A stretch of the entries below is to be set down exactly, running from the line with "0.381 | 757 |" through the line with "li1: - / - / 3470", both included, and no other line.

**PROVIDED INFORMATION:**
= Beginning of Section =
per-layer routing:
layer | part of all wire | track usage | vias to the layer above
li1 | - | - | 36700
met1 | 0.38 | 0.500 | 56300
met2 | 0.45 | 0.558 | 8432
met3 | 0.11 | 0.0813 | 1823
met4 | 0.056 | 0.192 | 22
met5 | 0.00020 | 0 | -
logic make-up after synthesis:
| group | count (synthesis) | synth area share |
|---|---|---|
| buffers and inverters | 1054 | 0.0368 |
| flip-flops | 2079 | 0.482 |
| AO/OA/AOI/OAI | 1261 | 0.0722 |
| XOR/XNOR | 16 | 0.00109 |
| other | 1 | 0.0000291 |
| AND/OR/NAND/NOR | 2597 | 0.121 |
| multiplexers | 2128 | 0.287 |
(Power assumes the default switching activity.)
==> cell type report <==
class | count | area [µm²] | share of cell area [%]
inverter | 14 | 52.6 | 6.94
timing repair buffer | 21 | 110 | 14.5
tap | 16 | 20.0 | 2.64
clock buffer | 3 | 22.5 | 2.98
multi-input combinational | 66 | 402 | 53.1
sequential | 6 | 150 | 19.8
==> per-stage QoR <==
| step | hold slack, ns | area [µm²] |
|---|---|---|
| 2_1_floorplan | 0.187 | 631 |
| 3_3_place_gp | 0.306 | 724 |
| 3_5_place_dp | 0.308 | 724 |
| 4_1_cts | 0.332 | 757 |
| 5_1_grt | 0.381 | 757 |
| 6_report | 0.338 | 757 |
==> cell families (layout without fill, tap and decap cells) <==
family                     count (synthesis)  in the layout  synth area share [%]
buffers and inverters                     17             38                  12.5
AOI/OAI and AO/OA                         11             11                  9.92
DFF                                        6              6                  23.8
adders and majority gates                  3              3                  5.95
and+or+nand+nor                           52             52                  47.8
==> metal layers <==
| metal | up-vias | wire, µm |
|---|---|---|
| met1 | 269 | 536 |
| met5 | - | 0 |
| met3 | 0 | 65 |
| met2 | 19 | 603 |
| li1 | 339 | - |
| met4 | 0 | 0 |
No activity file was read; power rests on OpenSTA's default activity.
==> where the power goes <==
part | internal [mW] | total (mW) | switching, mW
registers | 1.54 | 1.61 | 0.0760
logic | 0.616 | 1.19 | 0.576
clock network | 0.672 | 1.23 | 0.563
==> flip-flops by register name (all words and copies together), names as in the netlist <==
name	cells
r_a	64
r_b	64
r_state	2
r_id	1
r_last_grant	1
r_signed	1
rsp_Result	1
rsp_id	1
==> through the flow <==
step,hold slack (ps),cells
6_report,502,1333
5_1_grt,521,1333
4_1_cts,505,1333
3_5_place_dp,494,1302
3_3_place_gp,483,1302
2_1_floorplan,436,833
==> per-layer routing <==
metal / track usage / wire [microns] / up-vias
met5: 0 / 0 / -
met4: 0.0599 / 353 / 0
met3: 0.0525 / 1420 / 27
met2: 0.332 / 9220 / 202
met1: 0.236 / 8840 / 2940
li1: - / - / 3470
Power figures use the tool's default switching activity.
--- config.mk ---
export PLATFORM = sky130hd
export DESIGN_NAME = calc_input_sequencer
export DESIGN_NICKNAME = d
export VERILOG_FILES = /design/src/rtl/calc_input_sequencer.sv
export SDC_FILE = /design/constraint.sdc
export NUM_CORES = 1
export LEC_CHECK = 0
export ABC_AREA = 1
export CORE_MARGIN = 2
export CORE_UTILIZATION = 46
export CTS_CLUSTER_DIAMETER = 60
export DETAILED_ROUTE_END_ITERATION = 10
export PLACE_DENSITY = 0.82
export REMOVE_ABC_BUFFERS = 1
export SLEW_MARGIN = 10
export SYNTH_ARGS = -nofsm -noshare
export SYNTH_HDL_FRONTEND = slang
export SYNTH_SLANG_ARGS = --single-unit
--- constraint.sdc ---
create_clock -name clk -period 6.9 [get_ports clk]
set_clock_uncertainty 0.15 [all_clocks]
set_input_delay 0.69 -clock clk [delete_from_list [all_inputs] [get_ports clk]]
set_output_delay 0.69 -clock clk [all_outputs]
set_load 0.01 [all_outputs]
===== config.mk =====
export PLATFORM = sky130hd
export DESIGN_NAME = uart_rx_byte
export DESIGN_NICKNAME = d
export VERILOG_FILES = /design/src/rtl/uart_rx_byte.sv
export SDC_FILE = /design/constraint.sdc
export NUM_CORES = 1
export LEC_CHECK = 0
export CAP_MARGIN = 10
export CORE_MARGIN = 8
export CORE_UTILIZATION = 55
export CTS_CLUSTER_DIAMETER = 30
export DETAILED_ROUTE_END_ITERATION = 8
export GPL_ROUTABILITY_DRIVEN = 0
export PLACE_DENSITY = 0.88
export SLEW_MARGIN = 20
export SYNTH_ARGS = -nofsm -noshare
export SYNTH_HDL_FRONTEND = slang
export SYNTH_SLANG_ARGS = --single-unit

===== constraint.sdc =====
create_clock -name clk -period 4.2 [get_ports clk]
set_clock_uncertainty 0.2 [all_clocks]
set_input_delay 1.26 -clock clk [delete_from_list [all_inputs] [get_ports clk]]
set_output_delay 1.26 -clock clk [all_outputs]
set_load 0.01 [all_outputs]

===== src/rtl/uart_rx_byte.sv =====
// UART 8N1 receiver: two-flop input synchroniser, mid-bit sampling from a baud
// counter, one-cycle valid / framing_err strobes, LSB-first deserialisation.
module uart_rx_byte #(
    parameter int CLKS_PER_BIT = 434
) (
    input  logic       clk,
    input  logic       rst,
    input  logic       rx,
    output logic [7:0] data,
    output logic       valid,
    output logic       framing_err,
    output logic       busy
);
    localparam int HALF_BIT = CLKS_PER_BIT / 2;
    localparam int CW       = $clog2(CLKS_PER_BIT);

    typedef enum logic [2:0] {IDLE, START, DATA, STOP, WAIT_IDLE} state_t;

    state_t         state, state_nxt;
    logic           rx_m, rx_s;
    logic [CW-1:0]  cnt;
    logic [2:0]     bit_idx;
    logic [7:0]     shreg;
    logic           half_done, bit_done, sample;

    assign half_done = (cnt == CW'(HALF_BIT - 1));
    assign bit_done  = (cnt == CW'(CLKS_PER_BIT - 1));

    // Synchroniser presets to the idle line level so reset never looks like a start bit.
    always_ff @(posedge clk or negedge rst) begin
        if (!rst) begin
            rx_m <= 1'b1;
            rx_s <= 1'b1;
        end else begin
            rx_m <= rx;
            rx_s <= rx_m;
        end
    end

    always_ff @(posedge clk or negedge rst) begin
        if (!rst) state <= IDLE;
        else      state <= state_nxt;
    end

    always_comb begin
        state_nxt = state;
        case (state)
            IDLE:      if (!rx_s) state_nxt = START;
            START:     if (half_done) state_nxt = rx_s ? IDLE : DATA;
            DATA:      if (bit_done && bit_idx == 3'd7) state_nxt = STOP;
            STOP:      if (bit_done) state_nxt = rx_s ? IDLE : WAIT_IDLE;
            WAIT_IDLE: if (rx_s) state_nxt = IDLE;
            default:   state_nxt = IDLE;
        endcase
    end

    always_comb begin
        busy   = (state != IDLE);
        sample = ((state == START) && half_done) ||
                 (((state == DATA) || (state == STOP)) && bit_done);
    end

    always_ff @(posedge clk or negedge rst) begin
        if (!rst) begin
            cnt         <= '0;
            bit_idx     <= 3'd0;
            shreg       <= 8'h00;
            data        <= 8'h00;
            valid       <= 1'b0;
            framing_err <= 1'b0;
        end else begin
            valid       <= 1'b0;
            framing_err <= 1'b0;
            // Counter is held at zero outside the timed states and restarts on every sample.
            if (sample || (state_nxt != state) || (state == IDLE) || (state == WAIT_IDLE))
                cnt <= '0;
            else
                cnt <= cnt + 1'b1;
            case (state)
                START: if (half_done) bit_idx <= 3'd0;
                DATA: if (bit_done) begin
                    shreg[bit_idx] <= rx_s;
                    bit_idx        <= bit_idx + 3'd1;
                end
                STOP: if (bit_done) begin
                    if (rx_s) begin
                        data  <= shreg;
                        valid <= 1'b1;
                    end else begin
                        framing_err <= 1'b1;
                    end
                end
                default: ;
            endcase
        end
    end
endmodule


==> results.md <==
- WP data arrival: approximately 1.6 ns
- Grt total ovfl: 0
- CTS tree: done
- Final Slew Violations: 0
- Max Freq: approximately 0.32 GHz
- Global-route wire length before repair: between 6000 and 7000 um
- Initial DRC Count: 63
- LEAKAGE: ~0.9 nW
- Clock sink total: 35
- Diodes inserted: 0
- Synth Area per Inst: between 10 and 15 um2
- Number of enable flip-flop cells after synthesis: 0
- CTS max path bufs: 2
- Total GRT Usage: between 10 and 15%
- Worst slew pin tran: about 0.75 ns
- Initial antenna violation count: 0
- Setup bufs post-CTS: 0
- Hold_buf cts: 0
- CP endpoint kind: output pin
- Placed Area: roughly 2000 um2
- H-tree Lvls: 2
- Status: completed
- RSZ-0062 raised after global routing: false
- CP Max Fanout: 11
- Final setup viols: 0
- MaxCap Viol Count: 0
- Final period utilization: roughly three quarters
- Register area share after synthesis: 47.69%
- Seq cells post-synth: 35
- Syn_nets: about 160
- Design area: 2036 um2
- Wire per inst: around 16 um
- Synth warn: 0
- Max IR drop VDD: between 0.1 and 0.15 mV
- Yosys cell types: 45
- Drc violations: 0
- CTS root buffer: clkbuf_4
- Port buffer count: 13
- Most frequent cells in the layout: 33 x dfrtp_1, 16 x mux2_2, 13 x nand4_1, 13 x clkdlybuf4s50_1, 7 x inv_1
- Starting Density: 56.08%
- Nets: roughly 180
- Via total after detailed routing: about 1,300
- Largest net degree at the start of global routing: 36
- IO Pins: 14
- Min-delay src: rx_m$_DFF_PN1_
- Final ANT Viol Nets: 0
- Layout fillers: 260
- R2R setup slack: around 1.9 ns
- Placed wire-length estimate: between 2000 and 2500 um
- Mapped Area: between 1500 and 2000 um2
- Vias in the first global route: around 1,400
- R2R Path End: cnt[1]$_DFF_PN0_
- Tmin final: just over 3 ns
- Critical path data required time: about 2.7 ns
- Synthesized instance count: around 160
- PwrDens: ~260 nW/um2
- DIE WIDTH: roughly 74 um
- Row Count: 21
- Num CTS Buffers: 5
- Core Util, Final: approximately 62%
- Crit start category: flop
- Die Ht: between 70 and 80 um
- DR vias/cell: approximately 6.1
- RR Startpoint: cnt[1]$_DFF_PN0_
- Most common cell after layout, fill and taps aside: dfrtp_1
- WHS Path Cells: 0
- Drt total wl: between 3000 and 4000 um
- Core Area: between 3000 and 4000 um2
- Area delta synth->final: 10.53%
- Top_reg_cell synth: dfrtp_1
- Worst Hold Slack: 0.1560 ns
- FFs w/ async S/R, synth: 100.0%
- Max transition margin: between 40% and 50%
- Post-CTS resize count: 0
- WS Path Type: reg2out
- Die area: approximately 5500 um2
- Hold Path End: rx_s$_DFF_PN1_
- DR pass1 iterations: 4
- Share of layout cells above drive strength 1: 25.60%
- Setup TNS: 0 ns
- Final hold vios: 0
- Worst-skew pair later-pin latency: 0.34 ns
- Clock-pin slew on the worst setup and hold paths: about 0.090 ns
- Worst hold path class: reg2reg
- R2R cell count: 5
==> kinds of logic after synthesis <==
family / after synthesis / share of synthesized area [%]
AOI/OAI and AO/OA: 17 / 7.813
xor gates and xnor gates: 3 / 1.427
adders and majority gates: 5 / 3.397
buffers and inverters: 17 / 5.027
DFF: 35 / 47.69
muxes: 16 / 9.782
and+or+nand+nor: 63 / 24.86
==> routing by layer <==
layer	global-route usage [%]	wire [um]
met5	0	0
met4	10.64	96
met3	3.956	147
met2	24.61	1846
met1	15.54	1438
==> area by class of cell <==
cell class              instances  area [um2]  share of cell area (%)
clock inverters                 1       5.005                  0.2459
inverters                       7       26.28                   1.291
repair buffers                 14       137.6                   6.761
flip-flops and latches         35       878.3                   43.15
clock buffers                   7       55.05                   2.704
well taps                      46       57.56                   2.827
multi-input cells             104       875.8                   43.02
==> metrics by stage <==
| step | total power [W] | std cells | setup slack [ns] |
|---|---|---|---|
| after floorplan | 0.0003479 | 156 | 1.975 |
| after global placement | 0.0003569 | 206 | 1.551 |
| after detailed placement | 0.0003575 | 206 | 1.486 |
| after CTS | 0.0005443 | 214 | 1.116 |
| after global routing | 0.0005600 | 214 | 1.058 |
| final | 0.0005371 | 214 | 1.114 |
==> synthesized netlist by cell type, types with 2 or more instances <==
library cell	number	area share, %
dfrtp_1	33	45
and3_1	2	0.68
or2_2	2	0.68
clkbuf_1	2	0.41
a211oi_2	4	2.7
dfstp_2	2	2.9
nand2_1	5	1.0
mux2_2	16	9.8
nand4b_1	3	1.4
nand3_1	3	0.81
or3_1	3	1.0
nor2_1	3	0.61
o21ai_0	4	1.1
xor2_1	2	0.95
buf_6	3	1.8
nor3_1	4	1.1
o31ai_1	3	1.2
nor3_2	3	1.6
nand4_1	13	4.4
and3b_1	4	1.9
ha_1	5	3.4
nor3b_1	5	2.0
buf_2	4	1.1
inv_1	7	1.4
==> sequential cells by signal (all words and copies together) (netlist names) <==
register / count
rx_m: 1
shreg: 8
valid: 1
state: 3
bit_idx: 3
framing_err: 1
rx_s: 1
cnt: 9
data: 8
==> worst max-delay path, cell delays in order (launching register included) <==
cell	delay, ns
dfrtp_1	0.56
nor2_1	0.13
nand2_1	0.08
clkdlybuf4s50_1	0.53
==> worst max path at each step <==
stage                             from  endpoint  slack, ns  cells after the start
global placement    state[1]$_DFF_PN0_      busy       1.55                      3
floorplan           state[1]$_DFF_PN0_      busy       1.97                      3
global route        state[1]$_DFF_PN0_      busy       1.06                      3
CTS                 state[1]$_DFF_PN0_      busy       1.12                      3
detailed placement  state[1]$_DFF_PN0_      busy       1.49                      3
finish              state[1]$_DFF_PN0_      busy       1.11                      3
==> report_power, final <==
group          switching [W]  internal [W]   total (W)  leakage, nW
clock network       0.000105     0.0000811    0.000187       0.0353
registers         0.00000208      0.000339    0.000341        0.467
logic             0.00000697    0.00000296  0.00000993        0.382
total               0.000115      0.000423    0.000537        0.885
No activity file was read; power rests on OpenSTA's default activity.
$ cat src/rtl/match_accum_pipe_if.sv
// rtl/match_accum_pipe_if.sv - command/result handshake bundle for match_accum_pipe
interface match_accum_pipe_if #(
    parameter int WIDTH = 8,
    parameter int CH_W  = 2,
    parameter int TAG_W = 8
);
    logic             _i_valid;
    logic             _o_ready;
    logic [TAG_W-1:0] _i_tag;
    logic [WIDTH-1:0] _i_payload;
    logic [CH_W-1:0]  _i_chan;
    logic             _o_valid;
    logic             _i_ready;
    logic [WIDTH-1:0] __output;
    logic [CH_W-1:0]  _o_chan;
    logic             _o_err;

    modport master (
        output _i_valid, _i_tag, _i_payload, _i_chan, _i_ready,
        input  _o_ready, _o_valid, __output, _o_chan, _o_err
    );

    modport slave (
        input  _i_valid, _i_tag, _i_payload, _i_chan, _i_ready,
        output _o_ready, _o_valid, __output, _o_chan, _o_err
    );
endinterface

$ cat src/rtl/match_accum_alu.sv
// rtl/match_accum_alu.sv - combinational tag decode and accumulator update
module match_accum_alu
    import match_pkg::*;
#(
    parameter int WIDTH = DEF_WIDTH,
    parameter int TAG_W = DEF_TAG_W
) (
    input  logic [TAG_W-1:0] tag,
    input  logic [WIDTH-1:0] payload,
    input  logic [WIDTH-1:0] acc,
    input  logic             chan_ok,
    output logic [WIDTH-1:0] next_acc,
    output logic             write_en,
    output logic             err
);

    always_comb begin
        next_acc = acc;
        write_en = 1'b0;
        err      = 1'b0;
        // An out-of-range channel overrides the tag entirely.
        if (!chan_ok) begin
            next_acc = '0;
            err      = 1'b1;
        end else begin
            case (tag)
                TAG_W'(TAG_CLEAR): begin
                    next_acc = '0;
                    write_en = 1'b1;
                end
                TAG_W'(TAG_ADD): begin
                    next_acc = acc + payload;
                    write_en = 1'b1;
                end
                TAG_W'(TAG_SET): begin
                    next_acc = payload;
                    write_en = 1'b1;
                end
                TAG_W'(TAG_HOLD): begin
                    next_acc = acc;
                end
                TAG_W'(TAG_ADD2): begin
                    next_acc = acc + WIDTH'(2);
                    write_en = 1'b1;
                end
                default: begin
                    err = 1'b1;
                end
            endcase
        end
    end

endmodule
= End of Section =
**ANSWER BOX:**
| 5_1_grt | 0.381 | 757 |
| 6_report | 0.338 | 757 |
==> cell families (layout without fill, tap and decap cells) <==
family                     count (synthesis)  in the layout  synth area share [%]
buffers and inverters                     17             38                  12.5
AOI/OAI and AO/OA                         11             11                  9.92
DFF                                        6              6                  23.8
adders and majority gates                  3              3                  5.95
and+or+nand+nor                           52             52                  47.8
==> metal layers <==
| metal | up-vias | wire, µm |
|---|---|---|
| met1 | 269 | 536 |
| met5 | - | 0 |
| met3 | 0 | 65 |
| met2 | 19 | 603 |
| li1 | 339 | - |
| met4 | 0 | 0 |
No activity file was read; power rests on OpenSTA's default activity.
==> where the power goes <==
part | internal [mW] | total (mW) | switching, mW
registers | 1.54 | 1.61 | 0.0760
logic | 0.616 | 1.19 | 0.576
clock network | 0.672 | 1.23 | 0.563
==> flip-flops by register name (all words and copies together), names as in the netlist <==
name	cells
r_a	64
r_b	64
r_state	2
r_id	1
r_last_grant	1
r_signed	1
rsp_Result	1
rsp_id	1
==> through the flow <==
step,hold slack (ps),cells
6_report,502,1333
5_1_grt,521,1333
4_1_cts,505,1333
3_5_place_dp,494,1302
3_3_place_gp,483,1302
2_1_floorplan,436,833
==> per-layer routing <==
metal / track usage / wire [microns] / up-vias
met5: 0 / 0 / -
met4: 0.0599 / 353 / 0
met3: 0.0525 / 1420 / 27
met2: 0.332 / 9220 / 202
met1: 0.236 / 8840 / 2940
li1: - / - / 3470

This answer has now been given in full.